You need better pictures, but essentially all lugged steel Colnagos will have club shaped cutouts on the top of the lugs, especially those on both ends of the top tube.

Colnagos since the 80's or so will also have the cutouts in the fork crown, and some marking in the top of the seat stays. Some of the early Colnagos with square fork crowns did not have fork crown cutouts. However, any Colnago with sloped fork crowns would have had cutouts.

Colnago did not use stickers in the 60's and 70's, but rather painted their logo on the bikes. A vintage Colnago would also have had a very plain logo, no stripes or fancy curves in the logo.

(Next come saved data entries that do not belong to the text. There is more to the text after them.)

$ cat src/logic/stc_pkg.sv
// Purpose: shared constants of the 16-bit counter unit and its tick source selector
// Assumes: one system clock; prescaler taps arrive as one-cycle enables on that clock
// Notes: constants and codes only; the tick selector sits in its own file
package stc_pkg;
  // ----------------------------------------
  // cpu location indices
  // ----------------------------------------
  localparam logic [1:0] LOC_COUNT_LOWER = 2'h0;
  localparam logic [1:0] LOC_COUNT_UPPER = 2'h1;
  localparam logic [1:0] LOC_CONTROL_A = 2'h2;
  localparam logic [1:0] LOC_CONTROL_B = 2'h3;
  // ----------------------------------------
  // field positions
  // ----------------------------------------
  localparam int CTRL_A_WAVE_LSB = 0;
  localparam int CTRL_B_SEL_LSB = 0;
  localparam int CTRL_B_WAVE_LSB = 3;
  // ----------------------------------------
  // reset values and limits
  // ----------------------------------------
  localparam logic [15:0] COUNT_RESET = 16'h0000;
  localparam logic [7:0] TEMP_RESET = 8'h00;
  localparam logic [7:0] CTRL_RESET = 8'h00;
  localparam logic [15:0] COUNT_BOTTOM = 16'h0000;
  localparam logic [15:0] COUNT_MAX = 16'hFFFF;
  localparam logic [15:0] TOP_8BIT = 16'h00FF;
  localparam logic [15:0] TOP_9BIT = 16'h01FF;
  localparam logic [15:0] TOP_10BIT = 16'h03FF;
  localparam int PRESC_TAPS = 4;
  // ----------------------------------------
  // tick source codes
  // ----------------------------------------
  typedef enum logic [2:0] {
    SEL_STOPPED = 3'h0,
    SEL_SYSTEM = 3'h1,
    SEL_TAP0 = 3'h2,
    SEL_TAP1 = 3'h3,
    SEL_TAP2 = 3'h4,
    SEL_TAP3 = 3'h5,
    SEL_PIN_FALL = 3'h6,
    SEL_PIN_RISE = 3'h7
  } stc_sel_type;
endpackage
$ cat config.mk
export PLATFORM = sky130hd
export DESIGN_NAME = oscsel_top
export DESIGN_NICKNAME = d
export VERILOG_FILES = /design/src/rtl/oscsel_pkg.sv /design/src/rtl/oscsel_startup_counter.sv /design/src/rtl/oscsel_top.sv
export SDC_FILE = /design/constraint.sdc
export NUM_CORES = 1
export LEC_CHECK = 0
export BUFFER_PORTS_ARGS = -buffer_cell sky130_fd_sc_hd__buf_2
export CAP_MARGIN = 5
export CORE_MARGIN = 10
export CORE_UTILIZATION = 30
export DETAILED_ROUTE_END_ITERATION = 6
export PLACE_DENSITY = 0.64
export RECOVER_POWER = 50
export SLEW_MARGIN = 30
export SYNTH_ARGS = -nofsm -noshare
export SYNTH_HDL_FRONTEND = slang
export SYNTH_SLANG_ARGS = --single-unit
$ cat constraint.sdc
create_clock -name clk_in -period 7.6 [get_ports clk_in]
set_input_delay 1.52 -clock clk_in [delete_from_list [all_inputs] [get_ports clk_in]]
set_output_delay 1.52 -clock clk_in [all_outputs]
set_load 0.03 [all_outputs]
$ cat src/rtl/oscsel_pkg.sv
// Purpose: Constants for the oscillator source select block
// Assumes: One 250 MHz clock; configuration fields held stable after reset
// Notes: Group and mode codes follow the configuration field encoding
package oscsel_pkg;
  // ----------------------------------------
  // Group codes
  // ----------------------------------------
  localparam logic [1:0] GRP_SECONDARY = 2'h0;
  localparam logic [1:0] GRP_FAST_RC = 2'h1;
  localparam logic [1:0] GRP_SLOW_RC = 2'h2;
  localparam logic [1:0] GRP_PRIMARY = 2'h3;
  // ----------------------------------------
  // Primary mode codes
  // ----------------------------------------
  localparam logic [3:0] MODE_RESISTOR_CAP_PIN_IO = 4'h8;
  localparam logic [3:0] MODE_ERC = 4'h9;
  localparam logic [3:0] MODE_EC = 4'hB;
  localparam logic [3:0] MODE_OUTSIDE_CLOCK_PIN_IO = 4'hC;
  localparam logic [3:0] MODE_EC_X4 = 4'hD;
  localparam logic [3:0] MODE_EC_X8 = 4'hE;
  localparam logic [3:0] MODE_EC_X16 = 4'hF;
  localparam logic [3:0] MODE_XT = 4'h4;
  localparam logic [3:0] MODE_XT_X4 = 4'h5;
  localparam logic [3:0] MODE_XT_X8 = 4'h6;
  localparam logic [3:0] MODE_XT_X16 = 4'h7;
  localparam logic [2:0] MODE_XTL_TOP = 3'h0;
  localparam logic [2:0] MODE_HS_TOP = 3'h1;
  localparam int MODE_CHOICES = 13;
  // ----------------------------------------
  // Pin function of the crystal out pin
  // ----------------------------------------
  localparam logic [1:0] PIN2_CRYSTAL = 2'h0;
  localparam logic [1:0] PIN2_CLKOUT = 2'h1;
  localparam logic [1:0] PIN2_GPIO = 2'h2;
  localparam logic [1:0] PIN2_UNUSED = 2'h3;
  // ----------------------------------------
  // PLL gain codes
  // ----------------------------------------
  localparam logic [1:0] PLL_OFF = 2'h0;
  localparam logic [1:0] PLL_X4 = 2'h1;
  localparam logic [1:0] PLL_X8 = 2'h2;
  localparam logic [1:0] PLL_X16 = 2'h3;
  localparam logic [4:0] GAIN_X4 = 5'h04;
  localparam logic [4:0] GAIN_X8 = 5'h08;
  localparam logic [4:0] GAIN_X16 = 5'h10;
  // ----------------------------------------
  // Start-up counter and clock divider
  // ----------------------------------------
  localparam int STARTUP_BITS = 10;
  localparam int STARTUP_PERIODS = 1024;
  localparam int QUARTER_DIV = 4;
  // ----------------------------------------
  // Control register field positions
  // ----------------------------------------
  localparam int CTL_TRIM_HI_MSB = 15;
  localparam int CTL_TRIM_HI_LSB = 14;
  localparam int CTL_ACTIVE_MSB = 13;
  localparam int CTL_ACTIVE_LSB = 12;
  localparam int CTL_TRIM_LO_MSB = 11;
  localparam int CTL_TRIM_LO_LSB = 10;
  localparam int CTL_REQ_MSB = 9;
  localparam int CTL_REQ_LSB = 8;
  localparam int CTL_LOCK_BIT = 5;
  localparam int CTL_KEEP_ON_BIT = 1;
  // ----------------------------------------
  // Trim step, hundredths of a percent
  // ----------------------------------------
  localparam int TRIM_STEP_CENTI_PCT = 150;
  localparam logic [3:0] TRIM_CENTRE = 4'h0;
endpackage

I'm not sure about 50's and 60's Colnagos, but nothing on the bike dates it that old. The very early Colnagos would not have had the brazed cable guides on the top tube, or shifter braze-ons.

WHAT IS THE UPSIDE-DOWN CLUB ON THE SEAT TUBE?

So, you have a cheap frame, probably Asian Import, outfitted with cheap Colnago stickers.

BTW: Bianchi made some very low end bikes in which anything goes, but I don't think Colnago ever did.


----------



## Salsa_Lover (Jul 6, 2008)

Nope .


----------



## yancy0303 (Feb 13, 2008)

Super Classic maybe? I think the lugs were plain on those. But to the best of my knowledge they didn't have decals and were painted.


----------



## CliffordK (Jun 6, 2014)

yancy0303 said:


> Super Classic maybe? I think the lugs were plain on those. But to the best of my knowledge they didn't have decals and were painted.


I ride a Colnago Super, best I can tell from 1968 or 1969. 

There are definitely clover cut-outs on the two head tube lugs, and the top seat tube lug. My forks have a flat crown, and no cut-outs, but I believe all Colnagos with sloping crowns have the cutouts.

Dating this bike, if it was actually a Colnago, it would have to be newer than mine as it has several features that my Colnago lacks including top-tube braze-ons, shifter braze-ons, the sloped fork crown, and the smooth profile cranks.

The only factory decals on my bike are the two "La Marca Dei Campioni" decals. The rest of the logos appear to be painted on.

Anyway, that bike would be a huge step backwards for Colnago, so it is extremely dubious, especially with the poor quality decals, crooked decals on the head tube, and upside-down clover on the seat tube.


----------